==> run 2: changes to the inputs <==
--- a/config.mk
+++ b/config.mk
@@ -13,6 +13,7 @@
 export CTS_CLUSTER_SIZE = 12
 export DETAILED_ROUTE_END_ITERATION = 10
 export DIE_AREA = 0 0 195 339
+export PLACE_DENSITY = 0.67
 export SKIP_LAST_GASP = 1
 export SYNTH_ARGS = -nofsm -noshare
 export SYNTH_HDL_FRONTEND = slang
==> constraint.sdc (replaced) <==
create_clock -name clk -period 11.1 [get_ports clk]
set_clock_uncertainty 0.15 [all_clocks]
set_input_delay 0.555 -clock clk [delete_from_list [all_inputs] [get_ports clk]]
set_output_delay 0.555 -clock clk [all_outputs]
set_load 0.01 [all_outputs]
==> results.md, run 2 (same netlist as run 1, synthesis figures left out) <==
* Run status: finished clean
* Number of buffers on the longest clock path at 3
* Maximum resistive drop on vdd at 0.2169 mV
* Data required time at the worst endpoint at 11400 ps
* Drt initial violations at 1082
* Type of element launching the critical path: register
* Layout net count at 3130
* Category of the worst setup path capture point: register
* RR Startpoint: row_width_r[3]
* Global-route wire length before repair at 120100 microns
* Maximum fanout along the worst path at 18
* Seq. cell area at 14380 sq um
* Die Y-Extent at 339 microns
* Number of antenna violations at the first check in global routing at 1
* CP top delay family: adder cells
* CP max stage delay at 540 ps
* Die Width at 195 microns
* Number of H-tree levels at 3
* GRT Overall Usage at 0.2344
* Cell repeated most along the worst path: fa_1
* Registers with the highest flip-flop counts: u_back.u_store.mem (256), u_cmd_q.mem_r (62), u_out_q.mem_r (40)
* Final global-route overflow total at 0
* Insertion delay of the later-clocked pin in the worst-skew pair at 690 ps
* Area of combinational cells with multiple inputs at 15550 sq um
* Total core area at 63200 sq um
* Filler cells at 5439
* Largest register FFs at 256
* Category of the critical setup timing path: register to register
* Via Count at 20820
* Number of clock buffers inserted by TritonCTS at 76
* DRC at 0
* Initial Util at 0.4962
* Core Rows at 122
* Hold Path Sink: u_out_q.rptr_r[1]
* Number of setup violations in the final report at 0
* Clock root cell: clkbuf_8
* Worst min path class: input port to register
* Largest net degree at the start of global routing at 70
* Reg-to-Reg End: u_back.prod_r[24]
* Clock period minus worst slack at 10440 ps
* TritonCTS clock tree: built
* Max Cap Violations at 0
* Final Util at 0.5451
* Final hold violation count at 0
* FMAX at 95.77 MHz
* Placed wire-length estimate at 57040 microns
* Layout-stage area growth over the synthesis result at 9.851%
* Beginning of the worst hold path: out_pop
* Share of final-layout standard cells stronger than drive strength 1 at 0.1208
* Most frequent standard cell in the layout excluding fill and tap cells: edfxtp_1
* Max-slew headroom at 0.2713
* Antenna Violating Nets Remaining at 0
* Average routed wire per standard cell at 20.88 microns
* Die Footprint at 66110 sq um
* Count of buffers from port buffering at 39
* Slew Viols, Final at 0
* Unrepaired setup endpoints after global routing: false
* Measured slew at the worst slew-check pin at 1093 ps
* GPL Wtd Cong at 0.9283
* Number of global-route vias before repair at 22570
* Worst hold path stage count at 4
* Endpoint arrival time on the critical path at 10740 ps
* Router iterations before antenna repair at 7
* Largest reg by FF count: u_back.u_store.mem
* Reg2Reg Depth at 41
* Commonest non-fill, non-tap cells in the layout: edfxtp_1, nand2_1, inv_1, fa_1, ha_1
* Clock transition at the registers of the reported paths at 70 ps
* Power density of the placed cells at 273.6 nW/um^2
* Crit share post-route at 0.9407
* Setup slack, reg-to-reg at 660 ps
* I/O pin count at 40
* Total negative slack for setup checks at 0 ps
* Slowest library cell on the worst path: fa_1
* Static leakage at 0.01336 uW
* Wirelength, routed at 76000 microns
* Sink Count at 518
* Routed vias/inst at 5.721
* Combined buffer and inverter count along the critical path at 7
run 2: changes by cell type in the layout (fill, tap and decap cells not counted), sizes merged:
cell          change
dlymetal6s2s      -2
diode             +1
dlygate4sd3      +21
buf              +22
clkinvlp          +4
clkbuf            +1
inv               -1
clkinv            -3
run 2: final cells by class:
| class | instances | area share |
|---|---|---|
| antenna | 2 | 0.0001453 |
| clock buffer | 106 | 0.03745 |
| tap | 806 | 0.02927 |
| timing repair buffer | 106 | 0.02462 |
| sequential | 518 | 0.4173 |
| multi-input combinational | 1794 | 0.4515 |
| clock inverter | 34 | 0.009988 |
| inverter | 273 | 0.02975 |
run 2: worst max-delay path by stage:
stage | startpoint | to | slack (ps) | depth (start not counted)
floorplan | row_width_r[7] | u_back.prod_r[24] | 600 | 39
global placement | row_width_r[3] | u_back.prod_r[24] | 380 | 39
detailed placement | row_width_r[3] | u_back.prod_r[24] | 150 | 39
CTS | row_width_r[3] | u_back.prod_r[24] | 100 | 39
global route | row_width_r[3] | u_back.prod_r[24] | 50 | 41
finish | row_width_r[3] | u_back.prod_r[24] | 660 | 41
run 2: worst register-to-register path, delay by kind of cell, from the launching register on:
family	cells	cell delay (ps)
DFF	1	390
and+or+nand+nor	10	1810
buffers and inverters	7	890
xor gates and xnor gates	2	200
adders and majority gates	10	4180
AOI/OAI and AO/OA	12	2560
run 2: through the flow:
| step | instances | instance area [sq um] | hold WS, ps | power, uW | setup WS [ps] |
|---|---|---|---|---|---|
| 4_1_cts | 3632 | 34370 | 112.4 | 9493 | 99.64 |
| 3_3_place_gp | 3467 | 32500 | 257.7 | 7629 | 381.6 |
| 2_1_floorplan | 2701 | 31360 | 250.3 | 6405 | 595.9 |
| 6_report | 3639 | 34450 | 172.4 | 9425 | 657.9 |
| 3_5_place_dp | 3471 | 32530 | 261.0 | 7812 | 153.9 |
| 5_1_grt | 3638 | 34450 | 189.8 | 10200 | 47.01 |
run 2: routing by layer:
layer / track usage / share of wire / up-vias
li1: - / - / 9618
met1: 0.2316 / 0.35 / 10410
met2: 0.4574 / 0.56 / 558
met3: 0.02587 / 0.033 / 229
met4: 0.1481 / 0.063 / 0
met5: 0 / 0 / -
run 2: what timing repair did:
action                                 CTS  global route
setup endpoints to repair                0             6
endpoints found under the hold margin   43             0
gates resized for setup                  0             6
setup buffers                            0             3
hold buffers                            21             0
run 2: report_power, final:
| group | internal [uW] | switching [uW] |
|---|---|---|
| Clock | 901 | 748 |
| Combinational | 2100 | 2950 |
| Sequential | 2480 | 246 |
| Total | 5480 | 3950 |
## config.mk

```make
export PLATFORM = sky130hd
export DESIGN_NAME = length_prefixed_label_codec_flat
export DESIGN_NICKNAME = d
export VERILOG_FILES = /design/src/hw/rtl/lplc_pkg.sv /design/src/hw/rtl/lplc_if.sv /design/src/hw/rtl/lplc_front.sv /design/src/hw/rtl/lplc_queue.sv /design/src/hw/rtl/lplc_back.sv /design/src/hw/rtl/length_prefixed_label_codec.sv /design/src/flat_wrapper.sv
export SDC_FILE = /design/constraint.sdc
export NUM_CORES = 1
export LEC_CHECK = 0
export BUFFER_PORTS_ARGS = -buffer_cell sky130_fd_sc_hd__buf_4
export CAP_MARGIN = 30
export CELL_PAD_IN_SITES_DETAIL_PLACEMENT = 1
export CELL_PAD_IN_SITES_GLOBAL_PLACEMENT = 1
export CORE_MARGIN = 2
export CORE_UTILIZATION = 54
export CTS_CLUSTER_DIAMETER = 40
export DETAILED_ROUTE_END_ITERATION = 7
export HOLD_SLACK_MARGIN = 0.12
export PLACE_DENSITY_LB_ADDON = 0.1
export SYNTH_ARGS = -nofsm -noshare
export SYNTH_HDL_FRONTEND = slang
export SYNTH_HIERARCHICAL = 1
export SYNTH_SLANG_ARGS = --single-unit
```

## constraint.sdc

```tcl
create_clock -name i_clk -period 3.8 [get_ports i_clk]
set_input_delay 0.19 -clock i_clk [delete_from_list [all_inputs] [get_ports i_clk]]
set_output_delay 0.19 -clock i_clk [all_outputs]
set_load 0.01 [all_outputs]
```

# # # # #

PROBLEM>
Begin at the line that has "at 11400 ps" in the entries above; stop after the line that has "RR Startpoint: row_width_r[3]". Transcribe exactly those lines and no others.

EXERCISE RESPONSE>
* Data required time at the worst endpoint at 11400 ps
* Drt initial violations at 1082
* Type of element launching the critical path: register
* Layout net count at 3130
* Category of the worst setup path capture point: register
* RR Startpoint: row_width_r[3]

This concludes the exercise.